On May 29, 1948, McVinney was appointed the fifth bishop of Providence by Pope Pius XII. He received his episcopal consecration at the Cathedral of Saints Peter and Paul in Providence on July 14, 1948, from Archbishop Amleto Giovanni Cicognani, with Bishops Henry O'Brien and James Connolly serving as co-consecrators. He was the first native of Rhode Island to serve as bishop of Providence. During his 23-year tenure in Providence, McVinney established 28 new parishes, mostly in rapidly growing suburban and rural areas of the diocese. He also established 40 new Catholic schools and oversaw the expansion of many existing schools.

The start of World War II in 1939 had forced the closure of the American College in Belgium. After the end of the war, the American bishops began to talk of reestablishing the seminary. McVinney became one of its strongest advocates. When the bishops voted in 1951 to reestablish the college, they named McVinney as chair of its new board of bishops. He then appointed Reverend Thomas Maloney, a priest from Providence, to serve as its new rector.

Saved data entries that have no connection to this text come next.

<file path="config.mk">
export PLATFORM = sky130hd
export DESIGN_NAME = subscription_table_with_expiry
export DESIGN_NICKNAME = d
export VERILOG_FILES = /design/src/rtl/stwe_pkg.sv /design/src/rtl/stwe_dp.sv /design/src/rtl/stwe_ctrl.sv /design/src/rtl/subscription_table_with_expiry.sv
export SDC_FILE = /design/constraint.sdc
export NUM_CORES = 2
export LEC_CHECK = 0
export BUFFER_PORTS_ARGS = -buffer_cell sky130_fd_sc_hd__buf_2
export CAP_MARGIN = 0
export CORE_MARGIN = 1.5
export CORE_UTILIZATION = 39
export CTS_CLUSTER_SIZE = 12
export DETAILED_ROUTE_END_ITERATION = 7
export PLACE_DENSITY = 0.58
export SYNTH_ARGS = -nofsm -noshare
export SYNTH_HDL_FRONTEND = slang
export SYNTH_SLANG_ARGS = --single-unit
</file>
<file path="constraint.sdc">
create_clock -name i_clk -period 13.8 [get_ports i_clk]
set_input_delay 0.69 -clock i_clk [delete_from_list [all_inputs] [get_ports i_clk]]
set_output_delay 0.69 -clock i_clk [all_outputs]
set_load 0.1 [all_outputs]
</file>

McVinney convoked the fourth diocesan synod in 1952. In 1954, he opened Our Lady of Fatima Hospital for the chronically ill in North Providence, Rhode Island.He founded the Sisters of Our Lady of Providence in 1955. In 1957, to accommodate the increasing number of seminarians at Our Lady of Providence Seminary, he oversaw the construction of a complex of new buildings for the seminary.

In 1957, McVinney traveled to Leuven to celebrate the American College centennial. As a result of the 1950s vocations boom in the United States, over 100 seminarians were enrolled at the college. During the celebrations, McVinney received an honorary doctorate from the Catholic University of Louvain. In 1959, he inaugurated the Brothers of Our Lady of Providence.

Between 1962 and 1965, McVinney attended all four sessions of the Second Vatican Council in Rome. He created a diocesan Liturgical Commission in 1964 and one of the first diocesan Ecumenical Commissions in the United States in 1965. He also established the Catholic Inner City Apostolate in 1966 and the diocesan Human Relations Commission in 1967.
=== Death ===
Russell McVinney died in Watch Hill, Rhode Island, on August 10, 1971, at age 72. The American College of the Immaculate Conception closed permanently in 2011 due to a massive drop in enrollment and the difficulty of finding faculty.

==Views==
===Communion by hand===
McVinney opposed the priest giving the communion to a recipient by hand instead of mouth. He believed the practice violated the dignity of both the communicant and the consecrated host. When the proposal arose before the National Conference of Catholic Bishops in 1970, he termed it a "dangerous procedure leading to a precipitous decline" and an invitation to "weirdos."

===Divorce===
McVinney took a strict interpretation of canon law regarding divorce. In 1952, he established a set rules regarding divorce, separation and annulment for his diocese.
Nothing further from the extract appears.